Items from a data source —
==> config.mk <==
export PLATFORM = sky130hd
export DESIGN_NAME = dbg_brk_pc_sel
export DESIGN_NICKNAME = d
export VERILOG_FILES = /design/src/rtl/dbg_brk_pkg.sv /design/src/rtl/brk_pre_path.sv /design/src/rtl/brk_defer_track.sv /design/src/rtl/brk_trap_ctrl.sv /design/src/rtl/dbg_brk_pc_sel.sv
export SDC_FILE = /design/constraint.sdc
export NUM_CORES = 1
export LEC_CHECK = 0
export BUFFER_PORTS_ARGS = -buffer_cell sky130_fd_sc_hd__buf_2
export CORE_MARGIN = 10
export CORE_UTILIZATION = 45
export CTS_BUF_LIST = sky130_fd_sc_hd__clkbuf_16
export CTS_CLUSTER_SIZE = 28
export DETAILED_ROUTE_END_ITERATION = 8
export GPL_TIMING_DRIVEN = 0
export HOLD_SLACK_MARGIN = 0.05
export PLACE_DENSITY = 0.71
export RECOVER_POWER = 50
export SLEW_MARGIN = 20
export SYNTH_ARGS = -nofsm -noshare
export SYNTH_HDL_FRONTEND = slang
export SYNTH_SLANG_ARGS = --single-unit
export TNS_END_PERCENT = 50
==> constraint.sdc <==
create_clock -name clk -period 2.7 [get_ports clk]
set_clock_uncertainty 0.15 [all_clocks]
set_input_delay 0.81 -clock clk [delete_from_list [all_inputs] [get_ports clk]]
set_output_delay 0.81 -clock clk [all_outputs]
set_load 0.05 [all_outputs]
==> src/rtl/dbg_brk_pkg.sv <==
// Package: shared types for the debug break saved-PC selector.
// Assumes: nothing beyond a single clock domain.
package dbg_brk_pkg;

    // Trap controller state: armed and waiting for matches, or holding a raised trap
    typedef enum logic {
        BRK_IDLE    = 1'b0,
        BRK_TRAPPED = 1'b1
    } brk_state_e;

endpackage

==> src/rtl/brk_pre_path.sv <==
// Module: pre-execution break path.
// Decides in the current cycle whether the presented instruction must be
// blocked, and which address goes into the saved PC for such a break.
// Also derives the "instruction executes" strobe used by the deferred path.
// Assumes: a delay slot is always preceded by its delayed branch in the
// executed stream, so the last executed branch address is the right one.
module brk_pre_path #(
    parameter int AW = 32
) (
    input  logic          clk,
    input  logic          rst_n,
    input  logic          active,
    input  logic          in_valid,
    input  logic [AW-1:0] in_pc,
    input  logic          in_dbranch,
    input  logic          in_dslot,
    input  logic          match_pre,
    output logic          pre_fire,
    output logic [AW-1:0] pre_pc,
    output logic          retire
);

    logic [AW-1:0] last_br_q;

    // Blocking decision and execute strobe for the presented instruction
    always_comb begin
        pre_fire = active && in_valid && match_pre;
        retire   = active && in_valid && !match_pre;
        pre_pc   = in_dslot ? last_br_q : in_pc;
    end

    // Remember the address of the latest delayed branch that executed
    always_ff @(posedge clk) begin
        if (!rst_n) begin
            last_br_q <= '0;
        end else if (retire && in_dbranch) begin
            last_br_q <= in_pc;
        end
    end

endmodule

==> src/rtl/brk_defer_track.sv <==
// Module: deferred (post-execution) break tracker.
// Holds breaks that trap at a later instruction boundary: post-execution
// fetch and address-only data matches trap after the matching instruction,
// address-plus-data matches after DATA_LAT further executed instructions.
// A boundary that falls on a delayed branch is moved past its delay slot,
// and the branch target becomes the saved PC.
// Assumes: DATA_LAT >= 1; flush clears everything at once.
module brk_defer_track #(
    parameter int AW       = 32,
    parameter int DATA_LAT = 1
) (
    input  logic          clk,
    input  logic          rst_n,
    input  logic          retire,
    input  logic          flush,
    input  logic          in_dbranch,
    input  logic [AW-1:0] in_next_pc,
    input  logic [AW-1:0] in_target,
    input  logic          match_post,
    input  logic          match_dadr,
    input  logic          match_dval,
    output logic          defer_fire,
    output logic [AW-1:0] defer_pc
);

    localparam int CW = (DATA_LAT > 1) ? $clog2(DATA_LAT) : 1;

    logic          armed_q;
    logic [CW-1:0] cnt_q;
    logic          wait_q;
    logic [AW-1:0] tgt_q;
    logic          due;
    logic          slot_done;

    // Is a trap boundary reached by the instruction executing now
    always_comb begin
        due        = retire && !wait_q &&
                     ((armed_q && cnt_q == '0) || match_post || match_dadr);
        slot_done  = retire && wait_q;
        defer_fire = slot_done || (due && !in_dbranch);
        defer_pc   = slot_done ? tgt_q : in_next_pc;
    end

    // Advance the latency window and the delay-slot wait on executed instructions
    always_ff @(posedge clk) begin
        if (!rst_n) begin
            armed_q <= 1'b0;
            cnt_q   <= '0;
            wait_q  <= 1'b0;
            tgt_q   <= '0;
        end else if (flush || defer_fire) begin
            armed_q <= 1'b0;
            cnt_q   <= '0;
            wait_q  <= 1'b0;
        end else if (retire) begin
            if (due) begin
                wait_q  <= 1'b1;
                tgt_q   <= in_target;
                armed_q <= 1'b0;
            end else if (armed_q) begin
                cnt_q <= cnt_q - 1'b1;
            end else if (match_dval) begin
                armed_q <= 1'b1;
                cnt_q   <= CW'(DATA_LAT - 1);
            end
        end
    end

endmodule

==> src/rtl/brk_trap_ctrl.sv <==
// Module: trap controller.
// Turns a break decision into a one-cycle trap pulse, latches the saved PC,
// and then ignores further breaks until the core acknowledges the trap.
// Assumes: pre-execution breaks are given priority over deferred ones.
module brk_trap_ctrl
    import dbg_brk_pkg::*;
#(
    parameter int AW = 32
) (
    input  logic          clk,
    input  logic          rst_n,
    input  logic          pre_fire,
    input  logic [AW-1:0] pre_pc,
    input  logic          defer_fire,
    input  logic [AW-1:0] defer_pc,
    input  logic          trap_ack,
    output logic          active,
    output logic          trap_req,
    output logic [AW-1:0] saved_pc
);

    brk_state_e state_q;

    // Expose whether breaks are being accepted
    always_comb begin
        active = (state_q == BRK_IDLE);
    end

    // Raise the trap, capture the saved PC, wait for acknowledge
    always_ff @(posedge clk) begin
        if (!rst_n) begin
            state_q  <= BRK_IDLE;
            trap_req <= 1'b0;
            saved_pc <= '0;
        end else begin
            trap_req <= 1'b0;
            case (state_q)
                BRK_IDLE: begin
                    if (pre_fire) begin
                        trap_req <= 1'b1;
                        saved_pc <= pre_pc;
                        state_q  <= BRK_TRAPPED;
                    end else if (defer_fire) begin
                        trap_req <= 1'b1;
                        saved_pc <= defer_pc;
                        state_q  <= BRK_TRAPPED;
                    end
                end
                BRK_TRAPPED: begin
                    if (trap_ack) begin
                        state_q <= BRK_IDLE;
                    end
                end
                default: state_q <= BRK_IDLE;
            endcase
        end
    end

endmodule

==> src/rtl/dbg_brk_pc_sel.sv <==
// Module: debug break saved-PC selector, top level.
// Combines the pre-execution path, the deferred tracker and the trap
// controller. suppress is combinational on the presented instruction;
// trap_req and saved_pc are registered and appear one cycle after the
// deciding instruction.
// Assumes: one instruction slot per cycle, qualified by in_valid.
module dbg_brk_pc_sel #(
    parameter int AW       = 32,
    parameter int DATA_LAT = 1
) (
    input  logic          clk,
    input  logic          rst_n,
    input  logic          in_valid,
    input  logic [AW-1:0] in_pc,
    input  logic [AW-1:0] in_next_pc,
    input  logic          in_dbranch,
    input  logic          in_dslot,
    input  logic [AW-1:0] in_target,
    input  logic          match_pre,
    input  logic          match_post,
    input  logic          match_dadr,
    input  logic          match_dval,
    input  logic          trap_ack,
    output logic          trap_req,
    output logic          suppress,
    output logic [AW-1:0] saved_pc
);

    logic          active;
    logic          pre_fire;
    logic [AW-1:0] pre_pc;
    logic          retire;
    logic          defer_fire;
    logic [AW-1:0] defer_pc;

    brk_pre_path #(.AW(AW)) u_pre (
        .clk        (clk),
        .rst_n      (rst_n),
        .active     (active),
        .in_valid   (in_valid),
        .in_pc      (in_pc),
        .in_dbranch (in_dbranch),
        .in_dslot   (in_dslot),
        .match_pre  (match_pre),
        .pre_fire   (pre_fire),
        .pre_pc     (pre_pc),
        .retire     (retire)
    );

    brk_defer_track #(.AW(AW), .DATA_LAT(DATA_LAT)) u_defer (
        .clk        (clk),
        .rst_n      (rst_n),
        .retire     (retire),
        .flush      (pre_fire),
        .in_dbranch (in_dbranch),
        .in_next_pc (in_next_pc),
        .in_target  (in_target),
        .match_post (match_post),
        .match_dadr (match_dadr),
        .match_dval (match_dval),
        .defer_fire (defer_fire),
        .defer_pc   (defer_pc)
    );

    brk_trap_ctrl #(.AW(AW)) u_ctrl (
        .clk        (clk),
        .rst_n      (rst_n),
        .pre_fire   (pre_fire),
        .pre_pc     (pre_pc),
        .defer_fire (defer_fire),
        .defer_pc   (defer_pc),
        .trap_ack   (trap_ack),
        .active     (active),
        .trap_req   (trap_req),
        .saved_pc   (saved_pc)
    );

    // Block the presented instruction on a pre-execution break
    always_comb begin
        suppress = pre_fire;
    end

endmodule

Work request — Could you copy exactly the lines from the first line of the records above through the line containing "export SYNTH_ARGS = -nofsm -noshare", both included, and nothing else?

Your response —
==> config.mk <==
export PLATFORM = sky130hd
export DESIGN_NAME = dbg_brk_pc_sel
export DESIGN_NICKNAME = d
export VERILOG_FILES = /design/src/rtl/dbg_brk_pkg.sv /design/src/rtl/brk_pre_path.sv /design/src/rtl/brk_defer_track.sv /design/src/rtl/brk_trap_ctrl.sv /design/src/rtl/dbg_brk_pc_sel.sv
export SDC_FILE = /design/constraint.sdc
export NUM_CORES = 1
export LEC_CHECK = 0
export BUFFER_PORTS_ARGS = -buffer_cell sky130_fd_sc_hd__buf_2
export CORE_MARGIN = 10
export CORE_UTILIZATION = 45
export CTS_BUF_LIST = sky130_fd_sc_hd__clkbuf_16
export CTS_CLUSTER_SIZE = 28
export DETAILED_ROUTE_END_ITERATION = 8
export GPL_TIMING_DRIVEN = 0
export HOLD_SLACK_MARGIN = 0.05
export PLACE_DENSITY = 0.71
export RECOVER_POWER = 50
export SLEW_MARGIN = 20
export SYNTH_ARGS = -nofsm -noshare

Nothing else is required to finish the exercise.